**THE PROBLEM**
Could you write the entries out again, exactly as they appear?

**Collected data**
`config.mk`:
```
export PLATFORM = sky130hd
export DESIGN_NAME = frac_baud_gen
export DESIGN_NICKNAME = d
export VERILOG_FILES = /design/src/rtl/fbg_pkg.sv /design/src/rtl/fbg_prescale.sv /design/src/rtl/fbg_frac_div.sv /design/src/rtl/fbg_bit_cnt.sv /design/src/rtl/frac_baud_gen.sv
export SDC_FILE = /design/constraint.sdc
export NUM_CORES = 1
export LEC_CHECK = 0
export BUFFER_PORTS_ARGS = -buffer_cell sky130_fd_sc_hd__buf_2
export CAP_MARGIN = 20
export CORE_MARGIN = 3
export CORE_UTILIZATION = 60
export DETAILED_ROUTE_END_ITERATION = 16
export PLACE_DENSITY = 0.92
export SYNTH_ARGS = -nofsm -noshare
export SYNTH_HDL_FRONTEND = slang
export SYNTH_HIERARCHICAL = 1
export SYNTH_SLANG_ARGS = --single-unit
```
`constraint.sdc`:
```
create_clock -name clk_i -period 4.85 [get_ports clk_i]
set_clock_uncertainty 0.05 [all_clocks]
set_input_delay 1.2125 -clock clk_i [delete_from_list [all_inputs] [get_ports clk_i]]
set_output_delay 1.2125 -clock clk_i [all_outputs]
set_load 0.02 [all_outputs]
```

**EXERCISE SOLUTION**
`config.mk`:
```
export PLATFORM = sky130hd
export DESIGN_NAME = frac_baud_gen
export DESIGN_NICKNAME = d
export VERILOG_FILES = /design/src/rtl/fbg_pkg.sv /design/src/rtl/fbg_prescale.sv /design/src/rtl/fbg_frac_div.sv /design/src/rtl/fbg_bit_cnt.sv /design/src/rtl/frac_baud_gen.sv
export SDC_FILE = /design/constraint.sdc
export NUM_CORES = 1
export LEC_CHECK = 0
export BUFFER_PORTS_ARGS = -buffer_cell sky130_fd_sc_hd__buf_2
export CAP_MARGIN = 20
export CORE_MARGIN = 3
export CORE_UTILIZATION = 60
export DETAILED_ROUTE_END_ITERATION = 16
export PLACE_DENSITY = 0.92
export SYNTH_ARGS = -nofsm -noshare
export SYNTH_HDL_FRONTEND = slang
export SYNTH_HIERARCHICAL = 1
export SYNTH_SLANG_ARGS = --single-unit
```
`constraint.sdc`:
```
create_clock -name clk_i -period 4.85 [get_ports clk_i]
set_clock_uncertainty 0.05 [all_clocks]
set_input_delay 1.2125 -clock clk_i [delete_from_list [all_inputs] [get_ports clk_i]]
set_output_delay 1.2125 -clock clk_i [all_outputs]
set_load 0.02 [all_outputs]
```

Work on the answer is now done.